- [DATA PROVIDED]
<file path="src/rtl/pixel_pkg.sv">
// Shared scan-state encoding, default raster geometry and coordinate/offset types
// for the pixel scan path.
package pixel_pkg;

  localparam int SCREEN_W_DEFAULT          = 640;
  localparam int SCREEN_H_DEFAULT          = 480;
  localparam int PIXEL_DATA_WIDTH_DEFAULT  = 10;
  localparam int ENGINE_DATA_WIDTH_DEFAULT = 25;

  typedef enum logic [1:0] {
    IDLE  = 2'd0,
    SCAN  = 2'd1,
    DRAIN = 2'd2
  } scan_state_t;

  typedef logic [PIXEL_DATA_WIDTH_DEFAULT-1:0]         pixel_coord_t;
  typedef logic signed [ENGINE_DATA_WIDTH_DEFAULT-1:0] fixed_t;

endpackage

</file>
<file path="src/rtl/pixel_raster_counter.sv">
// Raster x/y counter: x wraps at SCREEN_W-1 and carries into y, which wraps at SCREEN_H-1.
// clr has priority over inc. last_pixel flags (SCREEN_W-1, SCREEN_H-1) combinationally from the registers.
module pixel_raster_counter
  import pixel_pkg::*;
#(
  parameter int SCREEN_W         = SCREEN_W_DEFAULT,
  parameter int SCREEN_H         = SCREEN_H_DEFAULT,
  parameter int PIXEL_DATA_WIDTH = PIXEL_DATA_WIDTH_DEFAULT
) (
  input  logic                        clk,
  input  logic                        reset,
  input  logic                        clr,
  input  logic                        inc,
  output logic [PIXEL_DATA_WIDTH-1:0] pixel_x,
  output logic [PIXEL_DATA_WIDTH-1:0] pixel_y,
  output logic                        last_pixel
);

  localparam logic [PIXEL_DATA_WIDTH-1:0] X_LAST = PIXEL_DATA_WIDTH'(SCREEN_W - 1);
  localparam logic [PIXEL_DATA_WIDTH-1:0] Y_LAST = PIXEL_DATA_WIDTH'(SCREEN_H - 1);
  localparam logic [PIXEL_DATA_WIDTH-1:0] ONE    = PIXEL_DATA_WIDTH'(1);

  logic x_last;

  assign x_last     = (pixel_x == X_LAST);
  assign last_pixel = x_last && (pixel_y == Y_LAST);

  always_ff @(posedge clk or negedge reset) begin
    if (!reset) begin
      pixel_x <= '0;
      pixel_y <= '0;
    end else if (clr) begin
      pixel_x <= '0;
      pixel_y <= '0;
    end else if (inc) begin
      if (x_last) begin
        pixel_x <= '0;
        pixel_y <= (pixel_y == Y_LAST) ? '0 : pixel_y + ONE;
      end else begin
        pixel_x <= pixel_x + ONE;
      end
    end
  end

endmodule

</file>
<file path="src/rtl/pixel_scan_ctrl.sv">
// Frame scan sequencer for pixel_map: raster coordinates advance only when map_en, ~full_queue and ~distributor_ready hold, else everything holds.
// View config is shadowed once per frame; PIXEL_SCAN_AUTO_RESTART_EN makes DRAIN loop back into SCAN until abort.
module pixel_scan_ctrl
  import pixel_pkg::*;
#(
  parameter int SCREEN_W          = SCREEN_W_DEFAULT,
  parameter int SCREEN_H          = SCREEN_H_DEFAULT,
  parameter int PIXEL_DATA_WIDTH  = PIXEL_DATA_WIDTH_DEFAULT,
  parameter int ENGINE_DATA_WIDTH = ENGINE_DATA_WIDTH_DEFAULT
) (
  input  logic                                clk,
  input  logic                                reset,
  input  logic                                start,
  input  logic                                abort,
  input  logic                                full_queue,
  input  logic                                distributor_ready,
  input  logic signed [ENGINE_DATA_WIDTH-1:0] x_offset_in,
  input  logic signed [ENGINE_DATA_WIDTH-1:0] y_offset_in,
  input  logic [31:0]                         zoom_in,
  output logic                                map_en,
  output logic [PIXEL_DATA_WIDTH-1:0]         pixel_x,
  output logic [PIXEL_DATA_WIDTH-1:0]         pixel_y,
  output logic signed [ENGINE_DATA_WIDTH-1:0] x_offset,
  output logic signed [ENGINE_DATA_WIDTH-1:0] y_offset,
  output logic [31:0]                         zoom,
  output logic                                busy,
  output logic                                frame_done,
  output logic [15:0]                         frame_count
);

  scan_state_t state_q, state_d;

  logic map_en_d;
  logic busy_d;
  logic frame_done_d;
  logic latch_cfg;
  logic coord_clr;
  logic coord_inc;
  logic last_pixel;
  logic advance;

  // Must match pixel_map's capture qualifier exactly so no coordinate is skipped or repeated.
  assign advance = map_en & ~full_queue & ~distributor_ready;

  pixel_raster_counter #(
    .SCREEN_W         (SCREEN_W),
    .SCREEN_H         (SCREEN_H),
    .PIXEL_DATA_WIDTH (PIXEL_DATA_WIDTH)
  ) u_raster (
    .clk        (clk),
    .reset      (reset),
    .clr        (coord_clr),
    .inc        (coord_inc),
    .pixel_x    (pixel_x),
    .pixel_y    (pixel_y),
    .last_pixel (last_pixel)
  );

  always_comb begin
    state_d      = state_q;
    map_en_d     = map_en;
    busy_d       = busy;
    frame_done_d = 1'b0;
    latch_cfg    = 1'b0;
    coord_clr    = 1'b0;
    coord_inc    = 1'b0;

    if (abort) begin
      state_d   = IDLE;
      map_en_d  = 1'b0;
      busy_d    = 1'b0;
      coord_clr = 1'b1;
    end else begin
      case (state_q)
        IDLE: begin
          if (start) begin
            state_d   = SCAN;
            map_en_d  = 1'b1;
            busy_d    = 1'b1;
            latch_cfg = 1'b1;
            coord_clr = 1'b1;
          end
        end
        SCAN: begin
          if (advance) begin
            coord_inc = 1'b1;
            // The counter wraps itself back to (0,0) on this final increment.
            if (last_pixel) begin
              state_d  = DRAIN;
              map_en_d = 1'b0;
            end
          end
        end
        DRAIN: begin
          frame_done_d = 1'b1;
`ifdef PIXEL_SCAN_AUTO_RESTART_EN
          state_d   = SCAN;
          map_en_d  = 1'b1;
          busy_d    = 1'b1;
          latch_cfg = 1'b1;
          coord_clr = 1'b1;
`else
          state_d   = IDLE;
          busy_d    = 1'b0;
`endif
        end
        default: begin
          state_d   = IDLE;
          map_en_d  = 1'b0;
          busy_d    = 1'b0;
          coord_clr = 1'b1;
        end
      endcase
    end
  end

  always_ff @(posedge clk or negedge reset) begin
    if (!reset) begin
      state_q     <= IDLE;
      map_en      <= 1'b0;
      busy        <= 1'b0;
      frame_done  <= 1'b0;
      frame_count <= '0;
    end else begin
      state_q    <= state_d;
      map_en     <= map_en_d;
      busy       <= busy_d;
      frame_done <= frame_done_d;
      if (frame_done_d) begin
        frame_count <= frame_count + 16'd1;
      end
    end
  end

  always_ff @(posedge clk or negedge reset) begin
    if (!reset) begin
      x_offset <= '0;
      y_offset <= '0;
      zoom     <= '0;
    end else if (latch_cfg) begin
      x_offset <= x_offset_in;
      y_offset <= y_offset_in;
      zoom     <= zoom_in;
    end
  end

endmodule

</file>
<file path="config.mk">
export PLATFORM = sky130hd
export DESIGN_NAME = pixel_scan_ctrl
export DESIGN_NICKNAME = d
export VERILOG_FILES = /design/src/rtl/pixel_pkg.sv /design/src/rtl/pixel_raster_counter.sv /design/src/rtl/pixel_scan_ctrl.sv
export SDC_FILE = /design/constraint.sdc
export NUM_CORES = 1
export LEC_CHECK = 0
export BUFFER_PORTS_ARGS = -buffer_cell sky130_fd_sc_hd__buf_2
export CORE_MARGIN = 3
export CORE_UTILIZATION = 30
export CTS_BUF_LIST = sky130_fd_sc_hd__clkbuf_8
export DETAILED_ROUTE_END_ITERATION = 8
export GPL_ROUTABILITY_DRIVEN = 0
export GPL_TIMING_DRIVEN = 0
export PLACE_DENSITY_LB_ADDON = 0.08
export REMOVE_ABC_BUFFERS = 1
export SYNTH_ARGS = -nofsm -noshare
export SYNTH_HDL_FRONTEND = slang
export SYNTH_HIERARCHICAL = 1
export SYNTH_SLANG_ARGS = --single-unit
</file>
<file path="constraint.sdc">
create_clock -name clk -period 2.4 [get_ports clk]
set_clock_uncertainty 0.15 [all_clocks]
set_input_delay 0 -clock clk [delete_from_list [all_inputs] [get_ports clk]]
set_output_delay 0 -clock clk [all_outputs]
set_load 0.05 [all_outputs]
</file>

- [TASK INSTRUCTIONS] What is needed is an exact printout of every line from the one with "export SYNTH_SLANG_ARGS = --single-unit" through the end of the data, including both, and nothing more.

- [TASK RESPONSE]
export SYNTH_SLANG_ARGS = --single-unit
</file>
<file path="constraint.sdc">
create_clock -name clk -period 2.4 [get_ports clk]
set_clock_uncertainty 0.15 [all_clocks]
set_input_delay 0 -clock clk [delete_from_list [all_inputs] [get_ports clk]]
set_output_delay 0 -clock clk [all_outputs]
set_load 0.05 [all_outputs]
</file>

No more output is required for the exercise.